Paris le 28 mai 2009

3 réflexions sur “ 11 septembre 1973, Michelle Bachelet et l’université ”

  1. J’ai provoqué un taulé à l’université de Metz, la semaine dernière. Nous avons organisé un débat sur  » orientation et insertion professionelle ». A un moment donné l’observateur des débouchés professionnelles nous dit qu’il risque d’y avoir une sélection budgetaire entre les universités qui auraient les meilleurs insertions pro. Je lui ai répondu
     » Et si celà était finalement une bonne chose, puisqu’elle transformerait les intentions en fait concret. »
    Le monsieur a été scandalisé. Il avait certes raison que les universités manquent de moyens pour appliquer cette mission mais à moyen égaux pour moi la compétition est de l’émulation.

    En tant que syndicé étudiant, je rejoins souvent vos positions.

  2. Bonjour Gilbert. Moins de chances que vous pour ce qui concerne la coopération avec le Chili. Deux séjours en 2003 et 2004, avec le CEREQ, en vue d’y créer un observatoire national des insertions professionnelles des diplômés du Supérieur.

    Une première enquête, financée par la Banque mondiale, a été réalisée, mais les conditions de passation des questionnaires ont été telles que les résultats ont été inexploitables !

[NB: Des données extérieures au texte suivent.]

Background: an optimization exercise with open tools, aiming at small area. Do not read the settings as production practice. In this exercise RTL edits were held to simulation tests only and were not proved equivalent to the original. The clock port is modelled as an ideal driver; clocking choices that lean on that would not hold on a real chip. No activity file was given, so power comes from the tool's default toggle rates.

File: design/flow/config.mk
export PLATFORM = sky130hd
export DESIGN_NAME = lock_by_sequence_detector_pro
export DESIGN_NICKNAME = lock_by_sequence_detector_pro
export VERILOG_FILES = /design/flow/design.v
export SDC_FILE = /design/flow/constraint.sdc
export NUM_CORES = 4
export LEC_CHECK = 0
export CAP_MARGIN = 20
export CORE_MARGIN = 2
export CORE_UTILIZATION = 70
export CTS_BUF_LIST = sky130_fd_sc_hd__clkbuf_4
export SLEW_MARGIN = 20
export SYNTH_HIERARCHICAL = 1
File: design/flow/constraint.sdc
create_clock -name core_clock -period 10.0 [get_ports {clk}]
set_input_delay 2.0000 -clock core_clock [delete_from_list [all_inputs] [get_ports {clk}]]
set_output_delay 2.0000 -clock core_clock [all_outputs]
set_load 0.01 [all_outputs]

    Quant à créer des observatoires dans chaque université, selon l’exemple de l’OFIPE (université de Marne-la-Vallée), observatoire que je dirigeais alors, en vue de faciliter le pilotage de chaque université, ce fut peine totalement perdue ! Où en est-on aujourd’hui ? Je ne sais. Cordialement. Irnerius

  3. Passionnante l’histoire de ces deux dernières années : mais la chronique est interrompue. J’attends donc la suite et la possibilité de laisser un commentaire. Cordialement. Irnerius.